━━━━━ Records for this task
`config.mk`:
```
export PLATFORM = sky130hd
export DESIGN_NAME = fltw_ctrl
export DESIGN_NICKNAME = d
export VERILOG_FILES = /design/src/hw/rtl/fltw_pkg.sv /design/src/hw/rtl/fltw_ctrl.sv
export SDC_FILE = /design/constraint.sdc
export NUM_CORES = 1
export LEC_CHECK = 0
export ABC_CLOCK_PERIOD_IN_PS = 3500
export BUFFER_PORTS_ARGS = -buffer_cell sky130_fd_sc_hd__buf_2
export CORE_AREA = 8 8 45 47
export CTS_CLUSTER_SIZE = 12
export DETAILED_ROUTE_END_ITERATION = 6
export DIE_AREA = 0 0 53 55
export GPL_TIMING_DRIVEN = 0
export PLACE_DENSITY = 0.69
export SLEW_MARGIN = 20
export SYNTH_ARGS = -nofsm -noshare
export SYNTH_HDL_FRONTEND = slang
export SYNTH_SLANG_ARGS = --single-unit
```
`constraint.sdc`:
```
create_clock -name clk -period 3.5 [get_ports clk]
set_clock_uncertainty 0.05 [all_clocks]
set_input_delay 0.175 -clock clk [delete_from_list [all_inputs] [get_ports clk]]
set_output_delay 0.175 -clock clk [all_outputs]
set_load 0.1 [all_outputs]
```
`src/hw/rtl/fltw_pkg.sv`:
```
// ----------------------------------------------------------------------------
// fltw_pkg
// Shared types and constants for the four-level page table walker.
// ----------------------------------------------------------------------------
package fltw_pkg;

	localparam int TablePagesDef  = 64;
	localparam int EntriesPerTbl  = 512;
	localparam int FrameBitsDef   = 40;
	localparam int IdxBits        = 9;
	localparam int PageShift      = 12;
	localparam int VaBits         = 48;
	localparam int PaBits         = 52;
	localparam int EntBits        = 45;

	localparam logic [2:0] OP_MAP   = 3'd0;
	localparam logic [2:0] OP_XLATE = 3'd1;
	localparam logic [2:0] OP_SET   = 3'd2;
	localparam logic [2:0] OP_GET   = 3'd3;
	localparam logic [2:0] OP_OR    = 3'd4;
	localparam logic [2:0] OP_CLR   = 3'd5;

	localparam logic [1:0] ST_OK        = 2'd0;
	localparam logic [1:0] ST_UNALIGNED = 2'd1;
	localparam logic [1:0] ST_UNMAPPED  = 2'd2;
	localparam logic [1:0] ST_NOPAGES   = 2'd3;

	// datapath commands from controller
	typedef struct packed {
		logic       load;      // capture request
		logic       rd;        // read entry at page_q, level index
		logic [1:0] lvl;       // level for index select
		logic       wr_dir;    // write new directory entry for alloc page
		logic       wr_leaf;   // write leaf per opcode
		logic       wr_clr;    // clear one entry of alloc page
		logic       alloc;     // take next free page
		logic       adv;       // follow read entry to next page
		logic       adv_new;   // follow freshly allocated page
		logic       rslt;      // build result from entry (ok or unaligned)
		logic       fail;      // build error result
		logic [1:0] fail_st;
	} fltw_cmd_t;

	// datapath status to controller
	typedef struct packed {
		logic [2:0] op;
		logic       present;   // read entry present
		logic       in_range;  // read entry frame < table pages
		logic       pages_ok;  // allocator not exhausted
		logic       clr_last;  // clear sweep at final entry
	} fltw_sts_t;

endpackage

```
`src/hw/rtl/fltw_ctrl.sv`:
```
// ----------------------------------------------------------------------------
// fltw_ctrl
// Sequencer for walks, allocation sweeps, and table store clearing.
// ----------------------------------------------------------------------------
module fltw_ctrl (
	input  logic                 clk,
	input  logic                 arst_n,
	input  logic                 in_valid,
	output logic                 in_ready,
	output logic                 out_valid,
	input  logic                 out_ready,
	input  fltw_pkg::fltw_sts_t  sts,
	output fltw_pkg::fltw_cmd_t  cmd
);
	typedef enum logic [3:0] {
		S_INIT, S_IDLE, S_RD, S_WAIT, S_EVAL, S_CLR, S_LEAF, S_DONE
	} state_t;

	state_t     state_q;
	logic [1:0] lvl_q;

	assign in_ready  = (state_q == S_IDLE);
	assign out_valid = (state_q == S_DONE);

	always_comb begin
		cmd = '0;
		cmd.lvl = lvl_q;
		case (state_q)
			S_INIT: cmd.wr_clr = 1'b1;
			S_IDLE: cmd.load = in_valid;
			S_RD:   cmd.rd = 1'b1;
			S_EVAL: begin
				if (lvl_q == 2'd3) begin
					if (!sts.present && sts.op != fltw_pkg::OP_MAP) begin
						cmd.fail = 1'b1;
						cmd.fail_st = fltw_pkg::ST_UNMAPPED;
					end else begin
						cmd.wr_leaf = 1'b1;
						cmd.rslt = 1'b1;
					end
				end else if (sts.op == fltw_pkg::OP_MAP) begin
					if (sts.present) cmd.adv = 1'b1;
					else if (!sts.pages_ok) begin
						cmd.fail = 1'b1;
						cmd.fail_st = fltw_pkg::ST_NOPAGES;
					end else begin
						cmd.alloc = 1'b1;
						cmd.wr_dir = 1'b1;
					end
				end else if (sts.present && sts.in_range) cmd.adv = 1'b1;
				else begin
					cmd.fail = 1'b1;
					cmd.fail_st = fltw_pkg::ST_UNMAPPED;
				end
			end
			S_CLR: begin
				cmd.wr_clr = 1'b1;
				cmd.adv_new = sts.clr_last;
			end
			default: ;
		endcase
	end

	always_ff @(posedge clk or negedge arst_n) begin
		if (!arst_n) begin
			state_q <= S_INIT;
			lvl_q   <= '0;
		end else begin
			case (state_q)
				S_INIT: if (sts.clr_last) begin
					state_q <= S_IDLE;
				end
				S_IDLE: if (in_valid) begin
					lvl_q <= '0;
					state_q <= (sts.op > fltw_pkg::OP_CLR) ? S_DONE : S_RD;
				end
				S_RD:   state_q <= S_WAIT;
				S_WAIT: state_q <= S_EVAL;
				S_EVAL: begin
					if (cmd.fail || cmd.rslt) state_q <= S_DONE;
					else if (cmd.alloc) state_q <= S_CLR;
					else begin
						lvl_q <= lvl_q + 2'd1;
						state_q <= S_RD;
					end
				end
				S_CLR: if (sts.clr_last) begin
					lvl_q <= lvl_q + 2'd1;
					state_q <= S_RD;
				end
				S_DONE: if (out_ready) state_q <= S_IDLE;
				default: state_q <= S_IDLE;
			endcase
		end
	end
endmodule

```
━━━━━━━━━━
Make a verbatim copy of each record.

■ Answer space:
`config.mk`:
```
export PLATFORM = sky130hd
export DESIGN_NAME = fltw_ctrl
export DESIGN_NICKNAME = d
export VERILOG_FILES = /design/src/hw/rtl/fltw_pkg.sv /design/src/hw/rtl/fltw_ctrl.sv
export SDC_FILE = /design/constraint.sdc
export NUM_CORES = 1
export LEC_CHECK = 0
export ABC_CLOCK_PERIOD_IN_PS = 3500
export BUFFER_PORTS_ARGS = -buffer_cell sky130_fd_sc_hd__buf_2
export CORE_AREA = 8 8 45 47
export CTS_CLUSTER_SIZE = 12
export DETAILED_ROUTE_END_ITERATION = 6
export DIE_AREA = 0 0 53 55
export GPL_TIMING_DRIVEN = 0
export PLACE_DENSITY = 0.69
export SLEW_MARGIN = 20
export SYNTH_ARGS = -nofsm -noshare
export SYNTH_HDL_FRONTEND = slang
export SYNTH_SLANG_ARGS = --single-unit
```
`constraint.sdc`:
```
create_clock -name clk -period 3.5 [get_ports clk]
set_clock_uncertainty 0.05 [all_clocks]
set_input_delay 0.175 -clock clk [delete_from_list [all_inputs] [get_ports clk]]
set_output_delay 0.175 -clock clk [all_outputs]
set_load 0.1 [all_outputs]
```
`src/hw/rtl/fltw_pkg.sv`:
```
// ----------------------------------------------------------------------------
// fltw_pkg
// Shared types and constants for the four-level page table walker.
// ----------------------------------------------------------------------------
package fltw_pkg;

	localparam int TablePagesDef  = 64;
	localparam int EntriesPerTbl  = 512;
	localparam int FrameBitsDef   = 40;
	localparam int IdxBits        = 9;
	localparam int PageShift      = 12;
	localparam int VaBits         = 48;
	localparam int PaBits         = 52;
	localparam int EntBits        = 45;

	localparam logic [2:0] OP_MAP   = 3'd0;
	localparam logic [2:0] OP_XLATE = 3'd1;
	localparam logic [2:0] OP_SET   = 3'd2;
	localparam logic [2:0] OP_GET   = 3'd3;
	localparam logic [2:0] OP_OR    = 3'd4;
	localparam logic [2:0] OP_CLR   = 3'd5;

	localparam logic [1:0] ST_OK        = 2'd0;
	localparam logic [1:0] ST_UNALIGNED = 2'd1;
	localparam logic [1:0] ST_UNMAPPED  = 2'd2;
	localparam logic [1:0] ST_NOPAGES   = 2'd3;

	// datapath commands from controller
	typedef struct packed {
		logic       load;      // capture request
		logic       rd;        // read entry at page_q, level index
		logic [1:0] lvl;       // level for index select
		logic       wr_dir;    // write new directory entry for alloc page
		logic       wr_leaf;   // write leaf per opcode
		logic       wr_clr;    // clear one entry of alloc page
		logic       alloc;     // take next free page
		logic       adv;       // follow read entry to next page
		logic       adv_new;   // follow freshly allocated page
		logic       rslt;      // build result from entry (ok or unaligned)
		logic       fail;      // build error result
		logic [1:0] fail_st;
	} fltw_cmd_t;

	// datapath status to controller
	typedef struct packed {
		logic [2:0] op;
		logic       present;   // read entry present
		logic       in_range;  // read entry frame < table pages
		logic       pages_ok;  // allocator not exhausted
		logic       clr_last;  // clear sweep at final entry
	} fltw_sts_t;

endpackage

```
`src/hw/rtl/fltw_ctrl.sv`:
```
// ----------------------------------------------------------------------------
// fltw_ctrl
// Sequencer for walks, allocation sweeps, and table store clearing.
// ----------------------------------------------------------------------------
module fltw_ctrl (
	input  logic                 clk,
	input  logic                 arst_n,
	input  logic                 in_valid,
	output logic                 in_ready,
	output logic                 out_valid,
	input  logic                 out_ready,
	input  fltw_pkg::fltw_sts_t  sts,
	output fltw_pkg::fltw_cmd_t  cmd
);
	typedef enum logic [3:0] {
		S_INIT, S_IDLE, S_RD, S_WAIT, S_EVAL, S_CLR, S_LEAF, S_DONE
	} state_t;

	state_t     state_q;
	logic [1:0] lvl_q;

	assign in_ready  = (state_q == S_IDLE);
	assign out_valid = (state_q == S_DONE);

	always_comb begin
		cmd = '0;
		cmd.lvl = lvl_q;
		case (state_q)
			S_INIT: cmd.wr_clr = 1'b1;
			S_IDLE: cmd.load = in_valid;
			S_RD:   cmd.rd = 1'b1;
			S_EVAL: begin
				if (lvl_q == 2'd3) begin
					if (!sts.present && sts.op != fltw_pkg::OP_MAP) begin
						cmd.fail = 1'b1;
						cmd.fail_st = fltw_pkg::ST_UNMAPPED;
					end else begin
						cmd.wr_leaf = 1'b1;
						cmd.rslt = 1'b1;
					end
				end else if (sts.op == fltw_pkg::OP_MAP) begin
					if (sts.present) cmd.adv = 1'b1;
					else if (!sts.pages_ok) begin
						cmd.fail = 1'b1;
						cmd.fail_st = fltw_pkg::ST_NOPAGES;
					end else begin
						cmd.alloc = 1'b1;
						cmd.wr_dir = 1'b1;
					end
				end else if (sts.present && sts.in_range) cmd.adv = 1'b1;
				else begin
					cmd.fail = 1'b1;
					cmd.fail_st = fltw_pkg::ST_UNMAPPED;
				end
			end
			S_CLR: begin
				cmd.wr_clr = 1'b1;
				cmd.adv_new = sts.clr_last;
			end
			default: ;
		endcase
	end

	always_ff @(posedge clk or negedge arst_n) begin
		if (!arst_n) begin
			state_q <= S_INIT;
			lvl_q   <= '0;
		end else begin
			case (state_q)
				S_INIT: if (sts.clr_last) begin
					state_q <= S_IDLE;
				end
				S_IDLE: if (in_valid) begin
					lvl_q <= '0;
					state_q <= (sts.op > fltw_pkg::OP_CLR) ? S_DONE : S_RD;
				end
				S_RD:   state_q <= S_WAIT;
				S_WAIT: state_q <= S_EVAL;
				S_EVAL: begin
					if (cmd.fail || cmd.rslt) state_q <= S_DONE;
					else if (cmd.alloc) state_q <= S_CLR;
					else begin
						lvl_q <= lvl_q + 2'd1;
						state_q <= S_RD;
					end
				end
				S_CLR: if (sts.clr_last) begin
					lvl_q <= lvl_q + 2'd1;
					state_q <= S_RD;
				end
				S_DONE: if (out_ready) state_q <= S_IDLE;
				default: state_q <= S_IDLE;
			endcase
		end
	end
endmodule

```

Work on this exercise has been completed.